→ Exercise description: In the entries below, every line that contains "decrypt" must be located and copied.

[Stored data]
[config.mk]
export PLATFORM = sky130hd
export DESIGN_NAME = tdes_round_ctrl
export DESIGN_NICKNAME = d
export VERILOG_FILES = /design/src/rtl/tdes_pkg.sv /design/src/rtl/tdes_round_cnt.sv /design/src/rtl/tdes_round_ctrl.sv
export SDC_FILE = /design/constraint.sdc
export NUM_CORES = 1
export LEC_CHECK = 0
export BUFFER_PORTS_ARGS = -buffer_cell sky130_fd_sc_hd__buf_2
export CAP_MARGIN = 20
export CORE_MARGIN = 8
export CORE_UTILIZATION = 51
export DETAILED_ROUTE_END_ITERATION = 8
export GPL_TIMING_DRIVEN = 0
export HOLD_SLACK_MARGIN = 0.12
export PLACE_DENSITY = 0.75
export SETUP_SLACK_MARGIN = 0.5
export SYNTH_ARGS = -nofsm -noshare
export SYNTH_HDL_FRONTEND = slang
export SYNTH_SLANG_ARGS = --single-unit
[constraint.sdc]
create_clock -name clk -period 1.7 [get_ports clk]
set_input_delay 0.085 -clock clk [delete_from_list [all_inputs] [get_ports clk]]
set_output_delay 0.085 -clock clk [all_outputs]
set_load 0.05 [all_outputs]
[src/rtl/tdes_pkg.sv]
// rtl/tdes_pkg.sv - shared states, key encodings and shift tables for the TDES round sequencer
package tdes_pkg;

  localparam int NUM_ROUNDS_DEF = 16;
  localparam int NUM_STAGES_DEF = 3;

  typedef enum logic [2:0] {
    IDLE,
    LOAD,
    ROUND,
    STAGE_END,
    DONE
  } tdes_state_e;

  localparam logic [1:0] KEY1 = 2'd0;
  localparam logic [1:0] KEY2 = 2'd1;
  localparam logic [1:0] KEY3 = 2'd2;

  // Index 15 is the leftmost entry; decrypt skips the rotate on round 0.
  localparam logic [15:0][1:0] SHIFT_ENC = {2'd1, 2'd2, 2'd2, 2'd2, 2'd2, 2'd2, 2'd2, 2'd1,
                                            2'd2, 2'd2, 2'd2, 2'd2, 2'd2, 2'd2, 2'd1, 2'd1};
  localparam logic [15:0][1:0] SHIFT_DEC = {2'd1, 2'd2, 2'd2, 2'd2, 2'd2, 2'd2, 2'd2, 2'd1,
                                            2'd2, 2'd2, 2'd2, 2'd2, 2'd2, 2'd2, 2'd1, 2'd0};

  function automatic logic [1:0] shift_lookup(input logic dir, input logic [3:0] rnd);
    return dir ? SHIFT_DEC[rnd] : SHIFT_ENC[rnd];
  endfunction

  function automatic logic [1:0] key_for_stage(input logic mode, input logic [1:0] stage);
    logic [1:0] key;
    case (stage)
      2'd0:    key = mode ? KEY3 : KEY1;
      2'd1:    key = KEY2;
      default: key = mode ? KEY1 : KEY3;
    endcase
    return key;
  endfunction

endpackage

[src/rtl/tdes_round_cnt.sv]
// rtl/tdes_round_cnt.sv - round counter with wrap value and a terminal flag aligned to the count
module tdes_round_cnt (
  input  logic       clk,
  input  logic       rst,
  input  logic       en,
  input  logic       clr,
  input  logic [3:0] wrap,
  output logic [3:0] count,
  output logic       term
);

  logic [3:0] count_d, count_q;
  logic       term_d, term_q;

  always_comb begin
    count_d = count_q;
    if (clr) begin
      count_d = 4'd0;
    end else if (en) begin
      count_d = (count_q == wrap) ? 4'd0 : count_q + 4'd1;
    end
    term_d = (count_d == wrap);
  end

  always_ff @(posedge clk or posedge rst) begin
    if (rst) begin
      count_q <= 4'd0;
      term_q  <= 1'b0;
    end else begin
      count_q <= count_d;
      term_q  <= term_d;
    end
  end

  assign count = count_q;
  assign term  = term_q;

endmodule

[src/rtl/tdes_round_ctrl.sv]
// rtl/tdes_round_ctrl.sv - sequences LOAD, 3x16 Feistel rounds and DONE for one EDE/DED block
module tdes_round_ctrl
  import tdes_pkg::*;
#(
  parameter int NUM_ROUNDS = NUM_ROUNDS_DEF,
  parameter int NUM_STAGES = NUM_STAGES_DEF
) (
  input  logic       clk,
  input  logic       rst,
  input  logic       start,
  input  logic       decrypt,
  input  logic       abort,
  output logic       ready,
  output logic       load_data,
  output logic       round_en,
  output logic [3:0] round,
  output logic [1:0] stage,
  output logic [1:0] key_sel,
  output logic       dir,
  output logic [1:0] shift_amt,
  output logic       last_round,
  output logic       done
);

  localparam logic [3:0] LAST_ROUND = 4'(NUM_ROUNDS - 1);
  localparam logic [1:0] LAST_STAGE = 2'(NUM_STAGES - 1);

  tdes_state_e state_d, state_q;
  logic [1:0]  stage_d, stage_q;
  logic        mode_d, mode_q;
  logic        ready_d, ready_q;
  logic        load_data_d, load_data_q;
  logic        round_en_d, round_en_q;
  logic        done_d, done_q;
  logic [1:0]  key_sel_d, key_sel_q;
  logic        dir_d, dir_q;
  logic [3:0]  cnt_round;
  logic        cnt_term;

  // Counter only runs in ROUND; any other state (or abort) parks it at zero.
  tdes_round_cnt u_round_cnt (
    .clk   (clk),
    .rst   (rst),
    .en    (state_q == ROUND),
    .clr   (abort || (state_q != ROUND)),
    .wrap  (LAST_ROUND),
    .count (cnt_round),
    .term  (cnt_term)
  );

  always_comb begin
    state_d = state_q;
    stage_d = stage_q;
    mode_d  = mode_q;
    case (state_q)
      IDLE: begin
        if (start && !abort) begin
          state_d = LOAD;
          mode_d  = decrypt;
        end
      end
      LOAD:      state_d = ROUND;
      ROUND: begin
        if (cnt_term) begin
          if (stage_q < LAST_STAGE) begin
            state_d = STAGE_END;
            stage_d = stage_q + 2'd1;
          end else begin
            state_d = DONE;
          end
        end
      end
      STAGE_END: state_d = ROUND;
      DONE:      state_d = IDLE;
      default:   state_d = IDLE;
    endcase
    if (abort && (state_q != IDLE)) begin
      state_d = IDLE;
    end
    if (state_d == IDLE) begin
      stage_d = 2'd0;
    end
    ready_d     = (state_d == IDLE);
    load_data_d = (state_d == LOAD);
    round_en_d  = (state_d == ROUND);
    done_d      = (state_d == DONE);
    key_sel_d   = (state_d == IDLE) ? KEY1 : key_for_stage(mode_d, stage_d);
    dir_d       = (state_d != IDLE) && (mode_d ^ (stage_d == 2'd1));
  end

  always_ff @(posedge clk or posedge rst) begin
    if (rst) begin
      state_q     <= IDLE;
      stage_q     <= 2'd0;
      mode_q      <= 1'b0;
      ready_q     <= 1'b1;
      load_data_q <= 1'b0;
      round_en_q  <= 1'b0;
      done_q      <= 1'b0;
      key_sel_q   <= KEY1;
      dir_q       <= 1'b0;
    end else begin
      state_q     <= state_d;
      stage_q     <= stage_d;
      mode_q      <= mode_d;
      ready_q     <= ready_d;
      load_data_q <= load_data_d;
      round_en_q  <= round_en_d;
      done_q      <= done_d;
      key_sel_q   <= key_sel_d;
      dir_q       <= dir_d;
    end
  end

  assign ready      = ready_q;
  assign load_data  = load_data_q;
  assign round_en   = round_en_q;
  assign round      = cnt_round;
  assign stage      = stage_q;
  assign key_sel    = key_sel_q;
  assign dir        = dir_q;
  assign shift_amt  = round_en_q ? shift_lookup(dir_q, cnt_round) : 2'd0;
  assign last_round = round_en_q && cnt_term;
  assign done       = done_q;

endmodule

# Word-level counts from Yosys, hierarchy flattened
# Memory sizes are Yosys's and may differ from the RTL's.
# Cells that the tools add are included.
# word_totals
register_bits,18
romBits,64
in_bits,5
out_inout_bits,16
word_cells,62
memories,2
# op_classes
n_addsub,2
order_cmp,2
n_eq_ne,10
n_mux,22
n_bitwise,1
n_reduce_logical,12
# memory_table
name,depth,word_bits,rd,rd_ports_with_merged_regs,write_ports,line,rtl
(no name shown),16,2,1,0,0,tdes_pkg.sv:26,return dir ? SHIFT_DEC[rnd] : SHIFT_ENC[rnd];
(no name shown),16,2,1,0,0,tdes_pkg.sv:26,
# op_table
op,count
$mux W2,11
$mux W3,4
$mux W4,3
$eq A3 B2 Y1 const B,3
$pmux W3 S3,1
$eq A4 B4 Y1 const B,2
$eq A3 B1 Y1 const B,2
$logic_not A3 Y1,2
$reduce_bool A3 Y1,2
$lt A4 B5 Y1 const B,1
$add A4 B1 Y4 const B,1
$logic_and A1 B1 Y1,4
$pmux W2 S2,1
$eq A3 B3 Y1 const B,1
$ne A3 B2 Y1 const B,1
$add A2 B1 Y2 const B,1
$eq A2 B1 Y1 const B,1
$logic_not A2 Y1,1
$lt A2 B2 Y1 const B,1
$mux W1,2
$reduce_or A2 Y1,1
$logic_not A1 Y1,1
$logic_or A1 B1 Y1,1
$xor A1 B1 Y1,1

# Longest topological paths before layout
# Gate-level depths: netlist (run 1).
# logic_depth
ltp_word,10
depth_mapped,7

# Hierarchy
# Synthesis (run 1) repeated with hierarchy kept, for this count alone.
# unflattened
hier_cells,127
hier_area_um2,1171.1
# modules_own_cells
mod,instances,cells_per_inst,area_each_um2,seq_area_each_um2
tdes_round_ctrl,1,65,689.4,326.6
tdes_round_cnt,1,62,481.7,125.1

# Worst setup path before layout (run 1)
# Ideal clock, no wire load.
# synth_timing
path_type,register -> output
start,register u_round_cnt.count_q[0] (netlist: u_round_cnt.count[0])
end,output port shift_amt[1]
arrival_time_ns,1.993
slack_ns,-0.378
stages_incl_launch_ff,6
path_cell_list,dfrtp_1 > inv_1 > ha_1 > nand2_1 > o21ai_0 > a21oi_1
# synth_between
elab_chain_len,4
elab_cells_between_ends,6
cone_classes,4 x mux; 2 x memory
# synth_rtl
item,line,rtl
"start, declared",tdes_round_cnt.sv:12,"logic [3:0] count_d, count_q;"
"start signal, assigned",tdes_round_cnt.sv:30,count_q <= count_d;
$mem_v2 Z16 W2,-,
$mux W2 (implied by the code),tdes_pkg.sv:26,
$mux W2 *,tdes_pkg.sv:26,
$mux W2 *,tdes_round_ctrl.sv:122,"assign shift_amt = round_en_q ? shift_lookup(dir_q, cnt_round) : 2'd0;"
"end, declared",tdes_round_ctrl.sv:20,"output logic [1:0] shift_amt,"
# Mark *: on every way between the ends. The rest lies on a longest branch, timed or not. The select of a mux whose other input is x is not followed.

# Worst setup path after layout (run 1)
# layout_timing
start,register u_round_cnt.count_q[1] (netlist: u_round_cnt.count[1])
end,output port shift_amt[0]
# Same word-level chain as after synthesis.

==> impl_metrics.py, run 1 <==
metrics = {
    "drt": {
        "via_per_inst": 6.18,
        "drc": 0,
        "vias": 933,
        "routedWlPerCell_um": 25.0,
        "drt-total-wl_um": 3780,
        "ant_nets": 0,
        "drt_iter0_drc": 36,
        "dr.pass1.iters": 4,
    },
    "setup_path": {
        "startpoint_type": "register",
        "critPathMaxStageDelay_ns": 0.44,
        "crit_chain": "inv_4, buf_4, ha_4, mux2i_1, o21ai_1, and2_4, buf_8",
        "path_max_fanout": 4,
        "timing.rr.end": "key_sel[1]",
        "cp_slowest_cell": "dfrtp_2",
        "endpoint_kind": "output pin",
        "worst_ep_required_time_ns": 1.62,
        "crit_start": "u_round_cnt.count[1]",
        "critPathArrivalTime_ns": 1.67,
        "rr_startpoint": "state_q[2]",
        "reg2regPathDepth": 6,
        "rrSetupSlack_ns": 0.05,
        "path_class": "register to output pin",
    },
    "cts": {
        "clkSlewWorstSetupHoldPaths_ns": 0.11,
        "cts_max_level": 1,
        "numCtsBuffers": 3,
        "clk_latency_ns": 0.30,
        "cts.sinks": 18,
        "cts_tree": "built",
        "root_buffer": "clkbuf_4",
        "clock_path_buffers": 2,
    },
    "global_routing": {
        "grt_usage": 0.147,
        "grt_pass1_wl_um": 3730,
        "antenna_found_initial": 1,
        "grt.overflow.total": 0,
        "first_global_vias": 817,
        "grt_max_degree": 19,
    },
    "final_layout": {
        "synthToLayoutAreaGrowth_pct": 83.2,
        "multi_input_area_um2": 646,
        "finalNonFillerCells": 151,
        "final_cell_area_um2": 1610,
        "final_util": 0.965,
        "fin_nets": 144,
        "fillCellCount": 34,
        "drive_above_1_share": 0.759,
        "seqCellArea_um2": 464,
    },
    "floorplanning": {
        "row_count": 15,
        "die_y_um": 57.5,
        "fp.dieW_um": 57.5,
        "die_area_um2": 3310,
        "ios": 21,
        "start_util": 0.527,
        "core_um2": 1670,
    },
    "power_and_ir_drop": {
        "combPwrFrac": 0.243,
        "power_frac_clock": 0.278,
        "swShare": 0.307,
        "power_leakage_nw": 0.677,
        "p_int_mw": 0.682,
        "p_sw_mw": 0.303,
        "seqPwrFrac": 0.479,
        "p_per_area_nw_per_um2": 611,
        "irDropWorstVdd_uv": 571,
    },
    "timing": {
        "slew_headroom": 0.556,
        "fin_crit_sh": 1.03,
        "fin_skew_ns": 0.00206,
        "rsz0062_at_grt": "true",
        "max_freq_mhz": 570,
        "hold_viol_final": 0,
        "worst_pin_slew_ns": 0.665,
        "worst_slack_ns": -0.0558,
        "final-setup-viol-count": 1,
        "slew_violations": 0,
        "min_period_ns": 1.76,
    },
    "logic_synthesis": {
        "seq_area_frac_synth": 0.514,
        "syn_nets": 93,
        "ys_ff_latch": 18,
        "avgSynthCellArea_um2": 10.6,
        "synthCells": 83,
        "yosys_warnings": 0,
        "netlist_area_um2": 880,
        "yosysUniqueCellTypes": 31,
    },
    "place": {
        "dp_cells": 120,
        "dpl.hpwl_um": 1350,
        "io_buffers": 20,
        "post_dp_cell_area_um2": 1050,
        "place_ws_ns": 0.160,
        "gp_congestion": 0.777,
    },
    "status": {
        "failed_checks": "negative setup slack",
        "status": "complete, but fails checks",
    },
    "min_path": {
        "hold_start": "decrypt",
        "whs_path_depth": 4,
        "hp-class": "primary input to register",
        "holdPathEnd": "mode_q",
    },
    "run": {
        "maxCapViolations": 0,
    },
}
layout make-up:
type,instances,area share
Antenna cell,1,0.00155
Buffer,1,0.00699
Clock buffer,4,0.0225
Inverter,7,0.0179
Multi-Input combinational cell,57,0.401
Sequential cell,18,0.288
Tap cell,17,0.0132
Timing Repair Buffer,46,0.249
routing by layer:
layer | part of all wire | GRT usage | up-vias
met2 | 0.51 | 0.249 | 60
li1 | - | - | 389
met3 | 0.073 | 0.0404 | 26
met4 | 0.064 | 0.100 | 0
met5 | 0 | 0 | -
met1 | 0.35 | 0.155 | 458
state kept, by name, indices dropped and copies added (netlist names):
signal and flops:
u_round_cnt.count 4, mode_q 1, round_en 1, dir 1, done 1, u_round_cnt.term 1, stage 2, state_q 3
load_data 1, ready 1, key_sel 2
repair_timing:
| action | in CTS | in global routing |
|---|---|---|
| pin swaps | 16 | 14 |
| setup buffers | 17 | 6 |
| hold buffers | 3 | 0 |
| endpoints found under the setup margin | 12 | 20 |
| gates resized for setup | 36 | 45 |
| endpoints found under the hold margin | 20 | 0 |
cell families after synthesis:
kind of cell,after synthesis,synth area share
buffers and inverters,8,0.0384
DFF,18,0.514
xor gates and xnor gates,2,0.0199
adders and majority gates,5,0.0711
AOI/OAI and AO/OA,14,0.0939
muxes,2,0.0228
and+or+nand+nor,34,0.240
through the flow:
step	total power [mW]	hold WS (ns)	setup TNS, ns
2_1_floorplan	0.576	0.0224	0
6_report	0.985	0.185	-0.0558
4_1_cts	0.922	0.148	0
5_1_grt	1.01	0.187	-0.103
3_5_place_dp	0.611	0.203	0
3_3_place_gp	0.607	0.200	0
placed cells by master, fill, tap and decap left out, types with 2 or more instances in the layout:
cell type / n
buf_2: 14
buf_4: 10
inv_2: 5
nand2_2: 2
nor3_2: 3
a21oi_2: 2
nand2_1: 2
dfrtp_2: 10
nor2_4: 4
buf_6: 18
ha_4: 4
xnor2_1: 2
clkbuf_4: 3
a21oi_4: 2
dlygate4sd3_1: 3
nor2_1: 5
o21ai_2: 2
dfrtp_1: 7
power groups by stage:
stage / sequential, mW / clock, mW / combinational (mW)
CTS: 0.465 / 0.263 / 0.194
finish: 0.472 / 0.274 / 0.240
detailed placement: 0.473 / 0 / 0.138
global route: 0.473 / 0.286 / 0.249
floorplan: 0.511 / 0 / 0.0655
global placement: 0.471 / 0 / 0.136
synth_stat cells:
cell type,number,area share
inv_1,7,0.030
a21oi_1,4,0.023
and2_1,3,0.021
and4bb_2,1,0.014
nor2_4,1,0.013
a31oi_1,1,0.0071
nand2_1,5,0.021
dfrtp_1,17,0.48
o31ai_1,1,0.0085
buf_4,1,0.0085
nor2b_1,1,0.0071
nor4b_1,2,0.020
o21ai_0,5,0.028
nand3_1,1,0.0057
o21a_1,1,0.0085
nand4bb_1,1,0.013
nand3b_1,1,0.0085
nor3b_1,2,0.017
or3b_1,1,0.010
dfstp_2,1,0.030
xnor2_1,2,0.020
or4_1,1,0.0085
a21oi_2,1,0.010
and3_4,1,0.013
and4_1,1,0.010
ha_1,5,0.071
and3_1,1,0.0071
nor2_1,8,0.034
a21boi_0,1,0.0085
nor3_1,3,0.017
mux2i_1,2,0.023
worst max-delay path, delay by kind of cell (launching register included):
kind                     cells  cell delay, ns
flip-flops                   1            0.44
buffers and inverters        3            0.34
multiplexers                 1            0.18
AND/OR/NAND/NOR              1            0.15
adder cells (fa/ha/maj)      1            0.14
AO/OA/AOI/OAI                1            0.10
worst max path at each step:
stage,depth (start not counted),end
final,7,shift_amt[0]
after global routing,7,shift_amt[0]
after CTS,8,shift_amt[0]
after detailed placement,6,key_sel[1]
after global placement,6,key_sel[1]
after floorplan,6,key_sel[1]
No activity file was read; power rests on OpenSTA's default activity.
==> inputs of run 2 (changes only) <==
==> constraint.sdc (replaced) <==
create_clock -name clk -period 1.7 [get_ports clk]
set_input_delay 0.17 -clock clk [delete_from_list [all_inputs] [get_ports clk]]
set_output_delay 0.17 -clock clk [all_outputs]
set_load 0.05 [all_outputs]
==> run 2 against run 1 <==
Against the previous run:
- the run now fails in global routing
- synthesized area unchanged
- synthesized cell count stayed put
==> impl_metrics.py, run 2 <==
metrics = {
    "logic_synthesis": {
        "synth_edf_count": 0,
        "seq_area_frac_synth": 0.514,
        "synth.area.top_cells": "dfrtp_1 (48%), ha_1 (7.1%), nor2_1 (3.4%)",
        "yosys_warnings": 0,
        "yosysMostFrequentCell": "dfrtp_1",
        "yosysUniqueCellTypes": 31,
        "async_flop_share": 1.00,
        "netlist_area_um2": 880,
        "syn_nets": 93,
        "synth_area_leader_cell": "dfrtp_1",
        "ys_ff_latch": 18,
        "netlist.area_leader.share": 0.484,
        "avgSynthCellArea_um2": 10.6,
        "synth_commonest_cells": "dfrtp_1 (17), nor2_1 (8), inv_1 (7)",
        "ys.flop_type": "dfrtp_1",
        "synthCells": 83,
    },
    "status": {
        "stop_error": "[ERROR DPL-0033] detailed placement checks failed during check placement.",
        "lastStage": "global routing",
        "status": "aborted with a tool error",
    },
    "cts": {
        "cts.sinks": 18,
        "numCtsBuffers": 3,
        "cts_max_level": 1,
        "root_buffer": "clkbuf_4",
        "clock_path_buffers": 2,
    },
    "floorplanning": {
        "ios": 21,
        "start_util": 0.527,
        "fp.dieW_um": 57.5,
        "row_count": 15,
        "die_y_um": 57.5,
    },
    "global_routing": {
        "antenna_found_initial": 0,
        "grt_max_degree": 19,
    },
    "timing": {
        "worst_endpoint": "shift_amt[0]",
        "worst_endpoint_kind": "output port",
    },
    "place": {
        "io_buffers": 20,
        "dpl.hpwl_um": 1350,
        "dp_cells": 120,
        "gp_congestion": 0.775,
    },
}
run 2: cell counts after synthesis:
No cell type changed its count.
run 2: kinds of logic after synthesis:
group / share of synthesized area
simple gates: 0.240
mux: 0.0228
flops: 0.514
fa+ha+maj: 0.0711
buf+inv: 0.0384
compound gates: 0.0939
xor+xnor: 0.0199
run 2: per-stage QoR:
stage | utilization | cell area [µm²] | hold slack, ns | TNS [ns] | setup slack, ns
2_1_floorplan | - | 931 | 0.107 | 0 | 0.0961
3_3_place_gp | 0.630 | 1050 | 0.284 | 0 | 0.157
3_5_place_dp | 0.630 | 1050 | 0.290 | 0 | 0.132
4_1_cts | 0.831 | 1390 | 0.139 | -0.0693 | -0.0424
run 2: timing repair:
| item | in CTS |
|---|---|
| hold endpoints to repair | 18 |
| hold buffers | 2 |
| gates resized for setup | 46 |
| endpoints found under the setup margin | 14 |
| pin swaps | 20 |
| buffers inserted | 16 |
| gates cloned | 0 |
==> inputs of run 3 (changes only) <==
--- a/config.mk
+++ b/config.mk
@@ -7,13 +7,11 @@
 export LEC_CHECK = 0
 export BUFFER_PORTS_ARGS = -buffer_cell sky130_fd_sc_hd__buf_2
 export CAP_MARGIN = 20
-export CORE_MARGIN = 8
-export CORE_UTILIZATION = 51
+export CORE_AREA = 8 8 69 71
 export DETAILED_ROUTE_END_ITERATION = 8
+export DIE_AREA = 0 0 77 79
 export GPL_TIMING_DRIVEN = 0
-export HOLD_SLACK_MARGIN = 0.12
-export PLACE_DENSITY = 0.75
-export SETUP_SLACK_MARGIN = 0.5
+export PLACE_DENSITY_LB_ADDON = 0.15
 export SYNTH_ARGS = -nofsm -noshare
 export SYNTH_HDL_FRONTEND = slang
 export SYNTH_SLANG_ARGS = --single-unit
==> run 3 against run 2 <==
Against the previous run:
- the run now ends clean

→ Task response:
  // Index 15 is the leftmost entry; decrypt skips the rotate on round 0.
  input  logic       decrypt,
          mode_d  = decrypt;
        "hold_start": "decrypt",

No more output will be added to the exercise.